Detects usage of known hijacked tags in workflow files.

title: Suspicious TeamPCP Affected GitHub Action Versions
id: a1b2c3d4-e5f6-7890-abcd-ef1234567890
status: experimental
description: Detects the use of known compromised versions of trivy-action or setup-trivy.
references:
  - https://github.com/fevar54/CVE-2026-33634-Scanner
author: ilovethreats.com
date: 2026/04/20
tags:
  - attack.t1195
  - attack.t1059
logsource:
  category: file_event
  product: github
detection:
  selection:
    file_path|endswith:
      - '.github/workflows/*.yml'
      - '.github/workflows/*.yaml'
    content:
      - 'aquasecurity/trivy-action@v0.0.1'
      - 'aquasecurity/trivy-action@v0.34.2'
      - 'aquasecurity/setup-trivy@v0.2.0'
      - 'aquasecurity/setup-trivy@v0.2.6'
  condition: selection
falsepositives:
  - Old workflow files not yet migrated
level: high

Nuclei Template: Vulnerable Action Detection

Scan public repositories for usage of affected tags.

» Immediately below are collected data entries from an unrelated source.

==> config.mk <==
export PLATFORM = sky130hd
export DESIGN_NAME = jk_register_bank
export DESIGN_NICKNAME = d
export VERILOG_FILES = /design/src/rtl/jk_bank_pkg.sv /design/src/rtl/jk_bit_cell.sv /design/src/rtl/jk_register_bank.sv
export SDC_FILE = /design/constraint.sdc
export NUM_CORES = 1
export LEC_CHECK = 0
export ABC_CLOCK_PERIOD_IN_PS = 2600
export BUFFER_PORTS_ARGS = -buffer_cell sky130_fd_sc_hd__buf_2
export CELL_PAD_IN_SITES_DETAIL_PLACEMENT = 2
export CELL_PAD_IN_SITES_GLOBAL_PLACEMENT = 2
export CORE_ASPECT_RATIO = 2
export CORE_UTILIZATION = 26
export CTS_CLUSTER_DIAMETER = 60
export DETAILED_ROUTE_END_ITERATION = 10
export PLACE_DENSITY_LB_ADDON = 0.1
export SLEW_MARGIN = 30
export SYNTH_ARGS = -nofsm -noshare
export SYNTH_HDL_FRONTEND = slang
export SYNTH_SLANG_ARGS = --single-unit
==> constraint.sdc <==
create_clock -name clk -period 2.6 [get_ports clk]
set_clock_uncertainty 0.1 [all_clocks]
set_input_delay 0.13 -clock clk [delete_from_list [all_inputs] [get_ports clk]]
set_output_delay 0.13 -clock clk [all_outputs]
set_load 0.02 [all_outputs]
==> src/rtl/jk_bank_pkg.sv <==
// Shared types and constants for the JK register bank.
// Mode encoding matches the 2-bit mode port of jk_register_bank.
package jk_bank_pkg;

    typedef enum logic [1:0] {
        MODE_JK    = 2'b00,
        MODE_T     = 2'b01,
        MODE_LOAD  = 2'b10,
        MODE_COUNT = 2'b11
    } jk_mode_t;

    localparam logic DIR_UP   = 1'b0;
    localparam logic DIR_DOWN = 1'b1;

endpackage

id: cve-2026-33634-vulnerable-action

info:
  name: Trivy Supply Chain Compromise
  author: ilovethreats
  severity: high
  tags: supply-chain,cve-2026-33634

http:
  - method: GET
    path:
      - "{{BaseURL}}/.github/workflows/trivy-scan.yml"
      - "{{BaseURL}}/.github/workflows/security.yml"
    extractors:
      - type: regex
        part: body
        regex:
          - "aquasecurity/trivy-action@v0\\.(0[0-9]|1[0-9]|2[0-9]|3[0-9]|4[0-2])"
          - "aquasecurity/setup-trivy@v0\\.2\\.(0|1|2|3|4|5|6)"
    matchers-condition: and
    matchers:
      - type: word
        part: body
        words:
          - "aquasecurity/trivy-action"
        condition: or

---

6. Remediation Guidance

Given the severity and the KEV status, immediate action is required.

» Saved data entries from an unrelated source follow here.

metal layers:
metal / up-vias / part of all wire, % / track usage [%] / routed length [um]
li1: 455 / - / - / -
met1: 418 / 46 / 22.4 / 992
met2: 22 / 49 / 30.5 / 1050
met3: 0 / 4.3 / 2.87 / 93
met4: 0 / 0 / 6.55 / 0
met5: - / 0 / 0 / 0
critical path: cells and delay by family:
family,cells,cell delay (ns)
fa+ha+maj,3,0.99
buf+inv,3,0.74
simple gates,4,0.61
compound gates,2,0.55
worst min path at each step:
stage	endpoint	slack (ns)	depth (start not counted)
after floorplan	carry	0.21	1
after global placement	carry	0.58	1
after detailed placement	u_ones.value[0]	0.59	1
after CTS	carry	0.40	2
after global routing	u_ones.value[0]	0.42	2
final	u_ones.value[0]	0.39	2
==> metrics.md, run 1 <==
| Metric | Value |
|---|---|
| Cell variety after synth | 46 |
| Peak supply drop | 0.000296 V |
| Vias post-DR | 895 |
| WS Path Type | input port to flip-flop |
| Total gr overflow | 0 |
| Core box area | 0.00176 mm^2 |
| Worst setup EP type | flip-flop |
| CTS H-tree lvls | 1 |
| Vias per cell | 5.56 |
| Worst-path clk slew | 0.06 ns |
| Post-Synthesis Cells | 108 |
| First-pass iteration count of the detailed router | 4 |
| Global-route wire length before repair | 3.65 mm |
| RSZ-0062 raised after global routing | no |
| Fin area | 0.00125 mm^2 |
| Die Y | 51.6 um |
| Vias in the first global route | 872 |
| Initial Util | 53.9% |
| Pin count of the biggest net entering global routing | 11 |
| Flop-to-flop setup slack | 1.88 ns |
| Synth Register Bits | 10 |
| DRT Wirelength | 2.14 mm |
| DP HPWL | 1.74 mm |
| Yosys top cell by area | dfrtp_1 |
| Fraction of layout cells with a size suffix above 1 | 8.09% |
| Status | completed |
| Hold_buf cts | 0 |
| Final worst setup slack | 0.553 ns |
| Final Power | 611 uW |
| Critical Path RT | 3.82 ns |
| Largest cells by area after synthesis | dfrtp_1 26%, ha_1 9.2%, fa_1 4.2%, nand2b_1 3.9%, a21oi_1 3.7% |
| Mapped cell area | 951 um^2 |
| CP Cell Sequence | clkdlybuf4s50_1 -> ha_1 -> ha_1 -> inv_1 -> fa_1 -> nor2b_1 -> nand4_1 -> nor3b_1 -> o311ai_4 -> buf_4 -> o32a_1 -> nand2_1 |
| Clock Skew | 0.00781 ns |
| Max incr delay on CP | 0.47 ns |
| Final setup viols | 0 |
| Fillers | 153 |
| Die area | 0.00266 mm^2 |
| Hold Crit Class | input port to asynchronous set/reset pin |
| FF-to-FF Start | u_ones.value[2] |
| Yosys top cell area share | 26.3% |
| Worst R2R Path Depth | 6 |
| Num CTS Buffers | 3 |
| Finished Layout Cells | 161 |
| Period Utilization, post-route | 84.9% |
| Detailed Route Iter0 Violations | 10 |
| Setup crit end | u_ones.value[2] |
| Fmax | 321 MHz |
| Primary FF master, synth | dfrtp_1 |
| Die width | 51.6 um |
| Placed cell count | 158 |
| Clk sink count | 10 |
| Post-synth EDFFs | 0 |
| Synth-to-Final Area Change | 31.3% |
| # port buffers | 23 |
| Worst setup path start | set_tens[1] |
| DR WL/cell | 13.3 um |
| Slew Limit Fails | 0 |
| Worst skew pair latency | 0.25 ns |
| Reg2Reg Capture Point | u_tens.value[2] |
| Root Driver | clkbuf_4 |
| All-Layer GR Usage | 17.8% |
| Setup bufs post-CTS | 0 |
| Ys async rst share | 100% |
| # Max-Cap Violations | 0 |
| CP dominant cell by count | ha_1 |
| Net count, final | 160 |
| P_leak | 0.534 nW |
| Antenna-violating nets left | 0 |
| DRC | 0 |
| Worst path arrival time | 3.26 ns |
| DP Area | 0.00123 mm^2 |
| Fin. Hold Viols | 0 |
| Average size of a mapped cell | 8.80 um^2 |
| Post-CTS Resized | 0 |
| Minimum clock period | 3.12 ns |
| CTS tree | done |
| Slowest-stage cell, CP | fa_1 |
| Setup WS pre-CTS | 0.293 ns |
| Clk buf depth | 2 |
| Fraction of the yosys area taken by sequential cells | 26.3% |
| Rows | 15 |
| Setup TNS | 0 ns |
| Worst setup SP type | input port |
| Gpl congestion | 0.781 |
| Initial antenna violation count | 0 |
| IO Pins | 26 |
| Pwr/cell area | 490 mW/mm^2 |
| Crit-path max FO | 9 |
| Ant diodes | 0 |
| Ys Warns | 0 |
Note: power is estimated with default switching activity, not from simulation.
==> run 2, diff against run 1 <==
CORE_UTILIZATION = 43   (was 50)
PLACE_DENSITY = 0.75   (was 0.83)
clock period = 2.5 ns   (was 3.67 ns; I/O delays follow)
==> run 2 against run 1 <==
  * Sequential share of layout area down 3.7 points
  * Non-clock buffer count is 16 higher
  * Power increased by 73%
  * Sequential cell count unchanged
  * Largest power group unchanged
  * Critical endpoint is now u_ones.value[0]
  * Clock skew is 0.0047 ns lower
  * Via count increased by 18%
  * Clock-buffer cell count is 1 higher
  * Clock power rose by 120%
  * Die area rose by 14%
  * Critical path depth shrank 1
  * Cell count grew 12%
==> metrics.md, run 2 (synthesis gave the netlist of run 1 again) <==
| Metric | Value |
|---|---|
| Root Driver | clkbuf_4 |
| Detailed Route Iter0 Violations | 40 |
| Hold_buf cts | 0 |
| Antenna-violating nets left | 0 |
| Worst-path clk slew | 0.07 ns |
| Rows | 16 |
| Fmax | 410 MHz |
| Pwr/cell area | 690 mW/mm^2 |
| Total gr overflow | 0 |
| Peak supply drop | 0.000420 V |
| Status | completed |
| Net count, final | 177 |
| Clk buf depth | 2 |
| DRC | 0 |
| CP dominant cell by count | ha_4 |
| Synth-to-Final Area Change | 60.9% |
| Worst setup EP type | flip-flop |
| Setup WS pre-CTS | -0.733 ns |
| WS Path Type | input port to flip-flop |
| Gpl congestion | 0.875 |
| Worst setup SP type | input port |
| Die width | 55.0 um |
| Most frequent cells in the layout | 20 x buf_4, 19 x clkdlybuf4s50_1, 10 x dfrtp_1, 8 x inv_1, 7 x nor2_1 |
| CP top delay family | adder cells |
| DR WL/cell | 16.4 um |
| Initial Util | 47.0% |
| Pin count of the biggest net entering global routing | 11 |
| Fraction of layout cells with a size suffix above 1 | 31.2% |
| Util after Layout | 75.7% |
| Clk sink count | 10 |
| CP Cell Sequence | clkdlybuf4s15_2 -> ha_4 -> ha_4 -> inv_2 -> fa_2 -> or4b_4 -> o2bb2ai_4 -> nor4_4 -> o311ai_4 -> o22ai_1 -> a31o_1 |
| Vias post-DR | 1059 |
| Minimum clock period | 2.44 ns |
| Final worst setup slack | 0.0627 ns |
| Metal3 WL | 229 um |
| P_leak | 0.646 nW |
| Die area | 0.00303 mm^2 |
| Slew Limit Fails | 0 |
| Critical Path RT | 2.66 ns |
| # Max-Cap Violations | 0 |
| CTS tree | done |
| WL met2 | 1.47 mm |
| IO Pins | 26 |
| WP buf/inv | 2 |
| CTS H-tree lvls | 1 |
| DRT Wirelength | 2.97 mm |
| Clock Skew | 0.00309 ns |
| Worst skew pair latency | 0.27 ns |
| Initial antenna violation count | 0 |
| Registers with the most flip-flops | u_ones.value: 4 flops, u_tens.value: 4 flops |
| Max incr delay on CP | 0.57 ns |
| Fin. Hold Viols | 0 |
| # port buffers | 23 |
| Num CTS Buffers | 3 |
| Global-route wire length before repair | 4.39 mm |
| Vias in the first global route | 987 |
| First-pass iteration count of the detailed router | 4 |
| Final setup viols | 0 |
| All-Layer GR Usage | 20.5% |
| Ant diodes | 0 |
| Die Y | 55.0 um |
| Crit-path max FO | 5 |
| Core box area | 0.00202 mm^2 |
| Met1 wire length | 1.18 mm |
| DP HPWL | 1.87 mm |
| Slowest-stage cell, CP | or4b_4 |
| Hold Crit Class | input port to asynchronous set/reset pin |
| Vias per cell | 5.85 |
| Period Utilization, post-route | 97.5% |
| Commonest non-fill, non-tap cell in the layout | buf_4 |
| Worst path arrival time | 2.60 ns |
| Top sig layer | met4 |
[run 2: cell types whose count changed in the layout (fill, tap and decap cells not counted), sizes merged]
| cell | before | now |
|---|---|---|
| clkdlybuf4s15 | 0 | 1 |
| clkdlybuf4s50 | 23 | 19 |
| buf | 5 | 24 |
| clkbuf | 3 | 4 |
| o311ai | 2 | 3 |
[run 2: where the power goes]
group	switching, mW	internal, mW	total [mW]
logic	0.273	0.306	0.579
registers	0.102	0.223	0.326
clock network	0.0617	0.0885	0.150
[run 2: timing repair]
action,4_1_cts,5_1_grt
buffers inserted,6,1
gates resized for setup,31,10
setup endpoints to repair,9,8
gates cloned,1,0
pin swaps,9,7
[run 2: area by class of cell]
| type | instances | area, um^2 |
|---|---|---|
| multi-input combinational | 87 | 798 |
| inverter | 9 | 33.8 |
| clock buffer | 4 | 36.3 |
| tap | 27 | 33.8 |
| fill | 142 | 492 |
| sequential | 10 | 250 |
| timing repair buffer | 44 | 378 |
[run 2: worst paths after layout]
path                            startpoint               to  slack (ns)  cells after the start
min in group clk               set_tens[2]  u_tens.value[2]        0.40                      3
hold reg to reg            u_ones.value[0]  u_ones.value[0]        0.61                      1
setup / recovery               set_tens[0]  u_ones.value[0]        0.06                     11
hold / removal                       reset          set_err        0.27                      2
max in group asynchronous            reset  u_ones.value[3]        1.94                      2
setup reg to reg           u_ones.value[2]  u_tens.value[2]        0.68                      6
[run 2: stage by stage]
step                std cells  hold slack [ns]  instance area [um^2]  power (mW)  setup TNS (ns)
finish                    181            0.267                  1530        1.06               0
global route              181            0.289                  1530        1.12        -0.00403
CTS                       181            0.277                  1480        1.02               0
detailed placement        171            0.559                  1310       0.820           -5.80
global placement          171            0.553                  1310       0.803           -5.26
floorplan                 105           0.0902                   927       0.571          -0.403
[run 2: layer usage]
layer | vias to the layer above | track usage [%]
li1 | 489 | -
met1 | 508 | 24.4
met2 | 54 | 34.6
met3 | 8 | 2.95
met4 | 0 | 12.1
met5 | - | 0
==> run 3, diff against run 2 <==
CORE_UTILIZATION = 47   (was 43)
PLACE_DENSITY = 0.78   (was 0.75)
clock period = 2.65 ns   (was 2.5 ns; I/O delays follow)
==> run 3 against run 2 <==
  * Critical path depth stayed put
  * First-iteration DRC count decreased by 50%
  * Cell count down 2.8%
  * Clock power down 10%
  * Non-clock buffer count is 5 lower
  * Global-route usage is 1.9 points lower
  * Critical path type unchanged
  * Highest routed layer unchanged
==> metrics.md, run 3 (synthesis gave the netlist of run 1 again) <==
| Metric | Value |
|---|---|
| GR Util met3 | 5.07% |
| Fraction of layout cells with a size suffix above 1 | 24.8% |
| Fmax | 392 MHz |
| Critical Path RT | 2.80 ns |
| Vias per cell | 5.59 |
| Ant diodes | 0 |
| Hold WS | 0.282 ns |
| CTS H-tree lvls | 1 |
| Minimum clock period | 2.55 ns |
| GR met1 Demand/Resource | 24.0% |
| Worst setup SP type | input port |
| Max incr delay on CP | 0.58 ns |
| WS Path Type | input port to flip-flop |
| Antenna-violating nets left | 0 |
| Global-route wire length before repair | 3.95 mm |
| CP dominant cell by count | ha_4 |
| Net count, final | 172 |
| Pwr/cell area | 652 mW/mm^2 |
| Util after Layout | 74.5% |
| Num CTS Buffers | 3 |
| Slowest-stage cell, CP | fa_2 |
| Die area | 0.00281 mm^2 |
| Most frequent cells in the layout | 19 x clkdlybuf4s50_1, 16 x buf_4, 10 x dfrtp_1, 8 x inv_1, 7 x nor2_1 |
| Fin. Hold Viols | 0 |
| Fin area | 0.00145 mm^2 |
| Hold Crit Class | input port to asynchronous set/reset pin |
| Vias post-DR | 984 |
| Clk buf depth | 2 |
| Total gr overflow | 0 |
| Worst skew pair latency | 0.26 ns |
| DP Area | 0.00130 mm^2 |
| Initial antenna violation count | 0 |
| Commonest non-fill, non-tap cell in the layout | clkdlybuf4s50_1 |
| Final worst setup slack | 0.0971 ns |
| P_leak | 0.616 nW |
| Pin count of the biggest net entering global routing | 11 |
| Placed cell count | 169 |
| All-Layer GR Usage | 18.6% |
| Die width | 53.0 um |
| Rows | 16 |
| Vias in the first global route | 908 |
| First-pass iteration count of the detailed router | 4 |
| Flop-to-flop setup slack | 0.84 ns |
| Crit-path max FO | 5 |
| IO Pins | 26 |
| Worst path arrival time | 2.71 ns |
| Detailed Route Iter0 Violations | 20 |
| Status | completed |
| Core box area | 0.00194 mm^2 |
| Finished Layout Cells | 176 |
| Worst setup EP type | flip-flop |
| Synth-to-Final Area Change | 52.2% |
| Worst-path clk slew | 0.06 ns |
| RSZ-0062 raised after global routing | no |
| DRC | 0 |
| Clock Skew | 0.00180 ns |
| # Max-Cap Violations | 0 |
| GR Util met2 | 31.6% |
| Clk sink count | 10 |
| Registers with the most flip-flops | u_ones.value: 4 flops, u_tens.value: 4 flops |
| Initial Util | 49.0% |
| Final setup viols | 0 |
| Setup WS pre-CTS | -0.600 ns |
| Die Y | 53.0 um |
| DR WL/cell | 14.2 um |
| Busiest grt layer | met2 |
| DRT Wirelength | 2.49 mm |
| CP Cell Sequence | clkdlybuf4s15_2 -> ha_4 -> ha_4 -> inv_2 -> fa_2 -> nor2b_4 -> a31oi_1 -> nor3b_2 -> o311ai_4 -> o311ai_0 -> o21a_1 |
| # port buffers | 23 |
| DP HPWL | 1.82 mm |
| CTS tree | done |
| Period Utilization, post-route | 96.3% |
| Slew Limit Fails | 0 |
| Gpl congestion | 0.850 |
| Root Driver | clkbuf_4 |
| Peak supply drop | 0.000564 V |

6.1 Secret Rotation (Critical)

• Scope: Rotate all secrets accessible to any CI/CD pipeline that has run since late February 2026.
• Rationale: Due to the non-atomic rotation failure, attackers likely captured new secrets generated during the March 1 rotation window.
• Targets:
  • GitHub Personal Access Tokens / PATs.
  • OAuth App credentials.
  • AWS/GCP/Azure keys exposed in environment variables.
  • SSH keys and deployment certificates.

6.2 Artifact Quarantine

• Identify and remove all instances of:
  • aquasecurity/trivy version 0.69.4.
  • aquasecurity/trivy-action tags 0.0.1 through 0.34.2.
  • aquasecurity/setup-trivy tags 0.2.0 through 0.2.6.
• Clear local caches and registry mirrors.

6.3 Workflow Hardening

• Pin to SHA: Immediately update all workflows to use full commit SHAs instead of mutable tags.

  # UNSAFE
  - uses: aquasecurity/trivy-action@v0.35.0
  
  # SAFE
  - uses: aquasecurity/trivy-action@sha256:<full-commit-sha>
  

• Audit History: Check workflow run logs from March 19–20, 2026. Look for anomalies, network connections to unknown IPs, or execution of unexpected scripts.

6.4 Organization Cleanup

• Search the GitHub organization for a repository named tpcp-docs.
• If found, assume all secrets in the organization are fully compromised and rotate all organization-level credentials.

6.5 Compliance

• Apply mitigations per vendor instructions.
• Follow CISA BOD 22-01 guidance for cloud services regarding supply chain risk management.

---

7. References

1. CVE Details: CVE-2026-33634
2. Vendor Advisory: Aquasecurity Security Bulletin (March 20, 2026).
3. PoC Scanner: CVE-2026-33634-Scanner by Ugur Can Ates.
4. CISA BOD 22-01: Improving the Nation's Cybersecurity.
5. TeamPCP Analysis: ilovethreats.com Technical Report on Supply Chain Attack Timeline.